Stocks are higher as markets digest the Fed’s hawkish language from Wednesday. Bonds and MBS are flat.
The 10 year briefly touched 4.5% in the overnight session, which is the highest level since 2007. A combination of rising oil prices, economic resilience in the US and massive government supply is pushing yields higher.
The Fed Funds futures are still predicting a roughly 40% chance of one more rate hike in 2023, taking to heart Jerome Powell’s language of “proceeding carefully” on rate hikes going forward. The December 2024 Fed Funds futures moved up their forecast by about 25 basis points after the Fed meeting.
December 2024 futures:
The average interest rate on US credit cards is over 22%, according to recent data. About 37% of credit card cap out their interest rate at 29.99%. At those sort of levels, it is easy to get trapped in credit card debt. At some point even with mortgage rates where they are, a cash-out debt consolidation refi could make sense for people.
The US economy experienced stagnation in output at the end of the third quarter according to the S&P Flash PMI. The US economy put up the worst performance since February as demand fell. Pricing pressures remain, largely driven by rising energy prices, while backlog gets worked off. We still aren’t seeing layoffs yet, but as demand flags, that should begin to happen.
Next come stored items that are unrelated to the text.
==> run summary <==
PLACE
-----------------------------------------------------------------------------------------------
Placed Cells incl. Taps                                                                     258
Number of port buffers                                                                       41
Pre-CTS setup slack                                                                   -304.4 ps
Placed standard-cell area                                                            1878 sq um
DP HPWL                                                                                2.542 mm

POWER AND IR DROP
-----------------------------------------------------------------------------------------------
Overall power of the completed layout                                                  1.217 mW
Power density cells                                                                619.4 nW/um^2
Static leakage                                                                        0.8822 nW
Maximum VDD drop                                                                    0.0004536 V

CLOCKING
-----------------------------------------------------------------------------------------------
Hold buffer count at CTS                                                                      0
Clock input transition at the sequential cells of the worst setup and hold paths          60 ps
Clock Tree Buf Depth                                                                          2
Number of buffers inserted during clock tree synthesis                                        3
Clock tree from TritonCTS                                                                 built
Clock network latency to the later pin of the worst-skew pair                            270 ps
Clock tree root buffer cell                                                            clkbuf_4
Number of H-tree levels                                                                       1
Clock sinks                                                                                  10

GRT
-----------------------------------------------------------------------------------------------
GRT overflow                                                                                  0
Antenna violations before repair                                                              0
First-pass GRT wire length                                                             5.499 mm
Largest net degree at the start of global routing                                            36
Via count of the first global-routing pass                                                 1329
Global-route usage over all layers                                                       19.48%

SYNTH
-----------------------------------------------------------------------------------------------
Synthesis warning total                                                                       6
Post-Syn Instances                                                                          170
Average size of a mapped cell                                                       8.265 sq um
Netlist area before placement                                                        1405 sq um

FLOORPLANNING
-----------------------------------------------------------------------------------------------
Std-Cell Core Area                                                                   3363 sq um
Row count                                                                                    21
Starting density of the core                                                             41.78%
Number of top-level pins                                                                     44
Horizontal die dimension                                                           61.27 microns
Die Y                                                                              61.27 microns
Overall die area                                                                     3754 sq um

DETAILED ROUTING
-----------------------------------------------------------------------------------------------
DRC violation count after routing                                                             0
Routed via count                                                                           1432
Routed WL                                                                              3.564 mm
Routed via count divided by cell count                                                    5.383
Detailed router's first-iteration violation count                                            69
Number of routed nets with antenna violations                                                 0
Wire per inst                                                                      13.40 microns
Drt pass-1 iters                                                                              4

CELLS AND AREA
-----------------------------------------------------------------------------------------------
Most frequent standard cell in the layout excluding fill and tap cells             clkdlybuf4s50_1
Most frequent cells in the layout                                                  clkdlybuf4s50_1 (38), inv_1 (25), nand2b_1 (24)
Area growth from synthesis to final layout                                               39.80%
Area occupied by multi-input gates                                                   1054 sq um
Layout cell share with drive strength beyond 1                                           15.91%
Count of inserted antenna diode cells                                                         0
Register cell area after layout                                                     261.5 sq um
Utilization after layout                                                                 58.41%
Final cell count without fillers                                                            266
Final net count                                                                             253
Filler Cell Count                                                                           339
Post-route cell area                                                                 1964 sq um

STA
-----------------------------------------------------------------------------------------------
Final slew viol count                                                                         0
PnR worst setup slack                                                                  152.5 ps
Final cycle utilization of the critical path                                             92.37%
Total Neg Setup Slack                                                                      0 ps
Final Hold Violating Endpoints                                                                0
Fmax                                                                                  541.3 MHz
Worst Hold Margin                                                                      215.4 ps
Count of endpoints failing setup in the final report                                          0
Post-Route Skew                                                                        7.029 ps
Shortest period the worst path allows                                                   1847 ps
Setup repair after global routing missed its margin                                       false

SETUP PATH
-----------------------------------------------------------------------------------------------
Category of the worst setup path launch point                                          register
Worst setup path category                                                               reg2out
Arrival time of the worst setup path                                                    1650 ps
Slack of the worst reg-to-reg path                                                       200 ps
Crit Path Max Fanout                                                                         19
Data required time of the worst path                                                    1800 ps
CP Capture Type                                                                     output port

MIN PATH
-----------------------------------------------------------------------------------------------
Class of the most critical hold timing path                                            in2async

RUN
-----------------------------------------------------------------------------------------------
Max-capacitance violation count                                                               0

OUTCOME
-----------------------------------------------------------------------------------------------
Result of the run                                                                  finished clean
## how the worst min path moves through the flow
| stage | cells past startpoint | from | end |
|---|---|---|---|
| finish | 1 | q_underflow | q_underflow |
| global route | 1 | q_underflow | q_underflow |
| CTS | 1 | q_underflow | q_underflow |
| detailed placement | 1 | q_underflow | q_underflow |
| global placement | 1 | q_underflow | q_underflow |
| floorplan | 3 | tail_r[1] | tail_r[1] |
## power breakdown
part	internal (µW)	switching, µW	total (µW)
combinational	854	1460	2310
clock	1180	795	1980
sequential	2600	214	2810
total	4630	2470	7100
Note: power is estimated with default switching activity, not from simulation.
### config.mk
export PLATFORM = sky130hd
export DESIGN_NAME = ram_sp_arbiter
export DESIGN_NICKNAME = d
export VERILOG_FILES = /design/src/rtl/ram_sp_arbiter_pkg.sv /design/src/rtl/ram_sp_arbiter_tag_pipe.sv /design/src/rtl/ram_sp_arbiter.sv
export SDC_FILE = /design/constraint.sdc
export NUM_CORES = 1
export LEC_CHECK = 0
export CAP_MARGIN = 20
export CORE_MARGIN = 3
export CORE_UTILIZATION = 24
export DETAILED_ROUTE_END_ITERATION = 8
export PLACE_DENSITY = 0.84
export RECOVER_POWER = 25
export SYNTH_ARGS = -nofsm -noshare
export SYNTH_HDL_FRONTEND = slang
export SYNTH_SLANG_ARGS = --single-unit
### constraint.sdc
create_clock -name i_clk -period 3 [get_ports i_clk]
set_input_delay 0.3 -clock i_clk [delete_from_list [all_inputs] [get_ports i_clk]]
set_output_delay 0.3 -clock i_clk [all_outputs]
set_load 0.05 [all_outputs]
“PMI data for September added to concerns regarding the trajectory of demand conditions in the US economy following interest rate hikes and elevated inflation. Although the overall Output Index remained above the 50.0 mark, it was only fractionally so, with a broad stagnation in total activity signalled for the second month running. The service sector lost further momentum, with the contraction in new orders gaining speed.
“Subdued demand did not translate into overall job losses in September as a greater ability to find and retain employees led to a quicker rise in employment growth. That said, the boost to hiring from rising candidate availability may not be sustained amid evidence of burgeoning spare capacity and dwindling backlogs which have previously supported workloads.
“Inflationary pressures remained marked, as costs rose at a faster pace again. Higher fuel costs following recent increases in oil prices, alongside greater wage bills, pushed operating expenses up. Weak demand nonetheless placed a barrier to firms’ ability to pass on
greater costs to clients, with prices charged inflation unchanged on the month.”